**src/rtl/interrupt_ctrl.sv**
```systemverilog
// Multi-source machine-mode interrupt controller: synchronised edge/level pending bits,
// fixed lowest-index-first priority, and a non-nesting claim/complete handshake.
module interrupt_ctrl #(
    parameter int unsigned    NCH         = 8,
    parameter int unsigned    IDW         = 3,
    parameter logic [NCH-1:0] EDGE_MASK   = {NCH{1'b1}},
    parameter int unsigned    SYNC_STAGES = 2
) (
    input  logic           clk,
    input  logic           rst_n,
    input  logic [NCH-1:0] interrupt_in,
    input  logic [NCH-1:0] irq_enable,
    input  logic           csr_meie,
    input  logic           interrupt_clear,
    input  logic           claim,
    input  logic           complete,
    input  logic [IDW-1:0] complete_id,
    output logic           g_interrupt,
    output logic [IDW-1:0] claim_id,
    output logic [NCH-1:0] irq_pending
);

    typedef enum logic [1:0] {
        ST_IDLE,
        ST_ASSERT,
        ST_SERVICE
    } state_e;

    state_e state_q, state_d;

    logic [SYNC_STAGES-1:0][NCH-1:0] sync_q;
    logic [NCH-1:0] s, s_prev_q;
    logic [NCH-1:0] pend_q, pend_d;
    logic [NCH-1:0] in_svc_q, in_svc_d;
    logic [NCH-1:0] edge_set, pend_clr, eligible, claim_oh;
    logic [IDW-1:0] claim_id_q, claim_id_d, win_id;
    logic           g_int_q, g_int_d;
    logic           any_elig, claim_fire, complete_hit;

    assign s            = sync_q[SYNC_STAGES-1];
    assign claim_oh     = NCH'(1) << claim_id_q;
    assign eligible     = pend_q & irq_enable & ~in_svc_q;
    assign claim_fire   = (state_q == ST_ASSERT) && claim && !interrupt_clear;
    assign complete_hit = (state_q == ST_SERVICE) && complete && (complete_id == claim_id_q);

    always_ff @(posedge clk or negedge rst_n) begin
        if (!rst_n) begin
            sync_q   <= '0;
            s_prev_q <= '0;
        end else begin
            sync_q   <= {sync_q[SYNC_STAGES-2:0], interrupt_in};
            s_prev_q <= s;
        end
    end

    // Edge channels: a fresh edge overrides any clear in the same cycle.
    // Level channels simply track the synchronised source.
    always_comb begin
        edge_set = s & ~s_prev_q & EDGE_MASK;
        pend_clr = '0;
        if (interrupt_clear) begin
            pend_clr = '1;
        end else if (claim_fire) begin
            pend_clr = claim_oh;
        end
        pend_d = (EDGE_MASK & ((pend_q & ~pend_clr) | edge_set)) | (~EDGE_MASK & s);
    end

    always_comb begin
        in_svc_d = in_svc_q;
        if (interrupt_clear) begin
            in_svc_d = '0;
        end else if (claim_fire) begin
            in_svc_d = in_svc_q | claim_oh;
        end else if (complete_hit) begin
            in_svc_d = in_svc_q & ~claim_oh;
        end
    end

    always_comb begin
        win_id   = '0;
        any_elig = 1'b0;
        for (int unsigned i = 0; i < NCH; i++) begin
            if (eligible[i] && !any_elig) begin
                win_id   = IDW'(i);
                any_elig = 1'b1;
            end
        end
    end

    always_ff @(posedge clk or negedge rst_n) begin
        if (!rst_n) begin
            state_q <= ST_IDLE;
        end else begin
            state_q <= state_d;
        end
    end

    always_comb begin
        state_d = state_q;
        case (state_q)
            ST_IDLE: begin
                if (csr_meie && any_elig) state_d = ST_ASSERT;
            end
            ST_ASSERT: begin
                if (claim) begin
                    state_d = ST_SERVICE;
                end else if (!csr_meie || !(|(eligible & claim_oh))) begin
                    state_d = ST_IDLE;
                end
            end
            ST_SERVICE: begin
                if (complete_hit) state_d = ST_IDLE;
            end
            default: state_d = ST_IDLE;
        endcase
        if (interrupt_clear) state_d = ST_IDLE;
    end

    always_comb begin
        g_int_d    = (state_d == ST_ASSERT);
        claim_id_d = claim_id_q;
        if ((state_q == ST_IDLE) && (state_d == ST_ASSERT)) claim_id_d = win_id;
    end

    always_ff @(posedge clk or negedge rst_n) begin
        if (!rst_n) begin
            pend_q     <= '0;
            in_svc_q   <= '0;
            g_int_q    <= 1'b0;
            claim_id_q <= '0;
        end else begin
            pend_q     <= pend_d;
            in_svc_q   <= in_svc_d;
            g_int_q    <= g_int_d;
            claim_id_q <= claim_id_d;
        end
    end

    assign g_interrupt = g_int_q;
    assign claim_id    = claim_id_q;
    assign irq_pending = pend_q;

endmodule

```
**config.mk**
```make
export PLATFORM = sky130hd
export DESIGN_NAME = interrupt_ctrl
export DESIGN_NICKNAME = d
export VERILOG_FILES = /design/src/rtl/interrupt_ctrl.sv
export SDC_FILE = /design/constraint.sdc
export NUM_CORES = 1
export LEC_CHECK = 0
export ABC_AREA = 1
export CORE_MARGIN = 4
export CORE_UTILIZATION = 55
export DETAILED_ROUTE_END_ITERATION = 8
export PLACE_DENSITY = 0.84
export RECOVER_POWER = 100
export REMOVE_ABC_BUFFERS = 1
export SYNTH_ARGS = -nofsm -noshare
export SYNTH_HDL_FRONTEND = slang
export SYNTH_SLANG_ARGS = --single-unit
```
**constraint.sdc**
```tcl
create_clock -name clk -period 4.06 [get_ports clk]
set_input_delay 0.812 -clock clk [delete_from_list [all_inputs] [get_ports clk]]
set_output_delay 0.812 -clock clk [all_outputs]
set_load 0.01 [all_outputs]
```
==> impl_metrics.tcl, run 1 <==
set metrics [dict create \
    drt-pass1-iter-count 4 \
    finalSetupViolations 0 \
    crit_path_top_delay_cell "dlygate4sd3_1" \
    power_mw 1.04 \
    synth_edf_count 0 \
    placed_cells 273 \
    synth-async-reset-ratio_pct 100 \
    grt-ovfl-total 0 \
    cp_num_buf_inv 1 \
    initial_utilization_pct 58.2 \
    regToRegStartpoint "claim_id[0]" \
    grt_pass1_vias 1379 \
    worstMarginPinSlew_ns 2.33 \
    io_pins 37 \
    syn2layout_area_growth_pct 22.5 \
    die_w_um 68.1 \
    place_ws_ns 1.73 \
    ant_nets 0 \
    routed_wl_um 3860 \
    slowest_delay_ns 0.67 \
    grt_antenna_before_repair 0 \
    drive_gt1_share_pct 13.6 \
    powerDensity_mw_per_mm2 429 \
    place_congestion 0.853 \
    worstPathRequired_ns 3.25 \
    period_needed_ns 2.51 \
    hp-class "flop to flop" \
    peakVddDrop_mv 0.271 \
    regToRegEndpoint "claim_id[1]" \
    drcViolationCount 0 \
    fp.dieH_um 68.1 \
    max_freq_mhz 399 \
    yosysMostFrequentCell "dfrtp_1" \
    total_leakage_power_nw 1.13 \
    r2r_slack_ns 2.45 \
    internal-power_uw 718 \
    report.final.slew_viol_count 47 \
    worst_hold_startpoint "sync_q[3]" \
    synthSimpleGateAreaFrac_pct 23.1 \
    setup_ws_ns 1.55 \
    ff2ff_path_depth 9 \
    cp_max_fo 8 \
    swShare_pct 31.3 \
    synthTopCellsByArea "dfrtp_1, o22ai_1, nand3_2, nor2_1, nand2_1" \
    cts_tree "done" \
    wire_per_inst_um 13.7 \
    worstSetupEndpointType "primary output" \
    dp_hpwl_um 2750 \
    synth_top_area_cell "dfrtp_1" \
    synth_seq_cells 46 \
    setup_tns_ns 0 \
    clk_pin_slew_worst_paths_ns 0.14 \
    status "finished, violations left" \
    synth_xor_xnor_area_share_pct 1.32 \
    root_buffer "clkbuf_4" \
    grt_pass1_wl_um 6370 \
    clockBufferDepth 2 \
    cts_max_level 2 \
    violations "capacitance limit, slew limit" \
    netlist_instances 195 \
    cp_top_family "buffers and inverters" \
    p_switching_uw 327 \
    synthAdderAreaFrac_pct 0 \
    fill_cells 267 \
    synth_commonest_cells "dfrtp_1, nor2_1, nand2_1" \
    yosysTopAreaCellShare_pct 57.9 \
    syn_area_mm2 0.00199 \
    timing.hold.ws_ns 0.363 \
    critPathLaunchType "flop" \
    antennaDiodeCount 0 \
    syn_avg_cell_area_um2 10.2 \
    max-cap-violations 1 \
    arrival_ns 1.69 \
    slew_headroom_pct -55.5 \
    place.port_buffers 36 \
    finClkSkew_ns 0.0111 \
    stdcell_count 281 \
    drt_iter0_drc 90 \
    synthDistinctLibCells 27 \
    cts.repair.resized 0 \
    synth_top_family_by_area "simple AND/OR/NAND/NOR gates" \
    muxShareOfSynthArea_pct 0 \
    yosysSeqAreaShare_pct 57.9 \
    criticalPathCategory "flop to primary output" \
    ys_warn_count 0 \
    clock_latency_ns 0.37 \
    synth_compound_area_share_pct 10.0 \
    grt_max_degree 47 \
    track_usage_pct 19.3 \
    pwr-share-clk_pct 27.2 \
    rsz0062_at_grt "false" \
    vias_per_cell 5.35 \
    power_frac_seq_pct 52.2 \
    ys.flop_type "dfrtp_1" \
    post_cts_buffers 0 \
    hold_depth 0 \
    period_share_pct 61.7 \
    nets 259 \
    fp-row-count 21 \
    path_cells "dlygate4sd3_1" \
    p_comb_share_pct 20.6 \
    dieArea_mm2 0.00464 \
    hold_buffers 0 \
    vias 1503 \
    hold_end "s[3]" \
    cts.sinks 46 \
    hold_violations 0 \
    core_mm2 0.00342 \
    numCtsBuffers 5 \
]
[registers in the layout (all words and copies together) (netlist names)]
| name | flops |
|---|---|
| s | 8 |
| sync_q | 8 |
| state_q | 2 |
| in_svc_q | 8 |
| g_interrupt | 1 |
| s_prev_q | 8 |
| claim_id | 3 |
| irq_pending | 8 |
[cell type report]
cell class | count | area (um2) | share of cell area [%]
Multi-Input combinational cell | 117 | 678 | 27.8
Tap cell | 46 | 57.6 | 2.36
Sequential cell | 46 | 1150 | 47.2
Inverter | 28 | 115 | 4.72
Timing Repair Buffer | 36 | 354 | 14.5
Clock inverter | 3 | 43.8 | 1.80
Clock buffer | 5 | 37.5 | 1.54
[layout by cell type, fill, tap and decap left out, types with 2 or more instances in the layout]
master / Yosys / layout
xor2_1: 2 / 2
inv_1: 21 / 22
nor2_1: 24 / 24
a21oi_1: 9 / 9
nand4_1: 4 / 5
o21ai_0: 2 / 2
o22ai_1: 16 / 16
nand2_4: 2 / 2
nand4_2: 3 / 2
nand2_2: 2 / 2
inv_4: 2 / 2
inv_6: 1 / 2
dlygate4sd3_1: 0 / 21
a21boi_0: 0 / 2
o21ai_1: 2 / 2
clkbuf_4: 0 / 5
inv_2: 3 / 2
clkdlybuf4s50_1: 0 / 14
dfrtp_1: 46 / 46
nand3_2: 9 / 9
nand3_1: 12 / 12
nand2_1: 23 / 23
[worst max-delay path by stage]
stage	start	end	slack [ns]	cells past startpoint
finish	claim_id[2]	claim_id[2]	1.55	1
global route	rst_n	s[7]	1.12	1
CTS	claim_id[2]	claim_id[2]	1.57	1
detailed placement	interrupt_clear	in_svc_q[0]	1.73	6
global placement	interrupt_clear	claim_id[2]	1.77	7
floorplan	interrupt_clear	claim_id[2]	2.37	6
[per-stage QoR]
stage / cell area (um2) / util [%]
2_1_floorplan: 1950 / -
3_3_place_gp: 2360 / 69.2
3_5_place_dp: 2360 / 69.2
4_1_cts: 2440 / 71.6
5_1_grt: 2440 / 71.4
6_report: 2440 / 71.4
[routing by layer]
layer,share of wire (%),up-vias,wire (um),track usage [%]
met5,0,-,0,0
met4,2.6,0,99,9.18
met3,6.5,10,250,6.24
met2,46,38,1790,29.5
met1,45,726,1730,24.7
li1,-,729,-,-
[kinds of logic after synthesis]
| kind of cell | after synthesis |
|---|---|
| buffers and inverters | 32 |
| AND/OR/NAND/NOR | 82 |
| XOR/XNOR | 3 |
| AO/OA/AOI/OAI | 32 |
| flip-flops | 46 |
[power groups by stage]
stage	logic, mW	clock network, mW	registers, mW
global route	0.243	0.309	0.550
floorplan	0.123	0	0.549
finish	0.216	0.284	0.545
global placement	0.222	0	0.553
CTS	0.228	0.290	0.546
detailed placement	0.227	0	0.555
Note: power is estimated with default switching activity, not from simulation.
========
## THE TASK
Reproduce, character for character, only the lines of the preceding data that start at the line with "vias 1503 \" and end at the line with "3_5_place_dp: 2360 / 69.2", both included.

## RESULT FOR THIS TASK
    vias 1503 \
    hold_end "s[3]" \
    cts.sinks 46 \
    hold_violations 0 \
    core_mm2 0.00342 \
    numCtsBuffers 5 \
]
[registers in the layout (all words and copies together) (netlist names)]
| name | flops |
|---|---|
| s | 8 |
| sync_q | 8 |
| state_q | 2 |
| in_svc_q | 8 |
| g_interrupt | 1 |
| s_prev_q | 8 |
| claim_id | 3 |
| irq_pending | 8 |
[cell type report]
cell class | count | area (um2) | share of cell area [%]
Multi-Input combinational cell | 117 | 678 | 27.8
Tap cell | 46 | 57.6 | 2.36
Sequential cell | 46 | 1150 | 47.2
Inverter | 28 | 115 | 4.72
Timing Repair Buffer | 36 | 354 | 14.5
Clock inverter | 3 | 43.8 | 1.80
Clock buffer | 5 | 37.5 | 1.54
[layout by cell type, fill, tap and decap left out, types with 2 or more instances in the layout]
master / Yosys / layout
xor2_1: 2 / 2
inv_1: 21 / 22
nor2_1: 24 / 24
a21oi_1: 9 / 9
nand4_1: 4 / 5
o21ai_0: 2 / 2
o22ai_1: 16 / 16
nand2_4: 2 / 2
nand4_2: 3 / 2
nand2_2: 2 / 2
inv_4: 2 / 2
inv_6: 1 / 2
dlygate4sd3_1: 0 / 21
a21boi_0: 0 / 2
o21ai_1: 2 / 2
clkbuf_4: 0 / 5
inv_2: 3 / 2
clkdlybuf4s50_1: 0 / 14
dfrtp_1: 46 / 46
nand3_2: 9 / 9
nand3_1: 12 / 12
nand2_1: 23 / 23
[worst max-delay path by stage]
stage	start	end	slack [ns]	cells past startpoint
finish	claim_id[2]	claim_id[2]	1.55	1
global route	rst_n	s[7]	1.12	1
CTS	claim_id[2]	claim_id[2]	1.57	1
detailed placement	interrupt_clear	in_svc_q[0]	1.73	6
global placement	interrupt_clear	claim_id[2]	1.77	7
floorplan	interrupt_clear	claim_id[2]	2.37	6
[per-stage QoR]
stage / cell area (um2) / util [%]
2_1_floorplan: 1950 / -
3_3_place_gp: 2360 / 69.2
3_5_place_dp: 2360 / 69.2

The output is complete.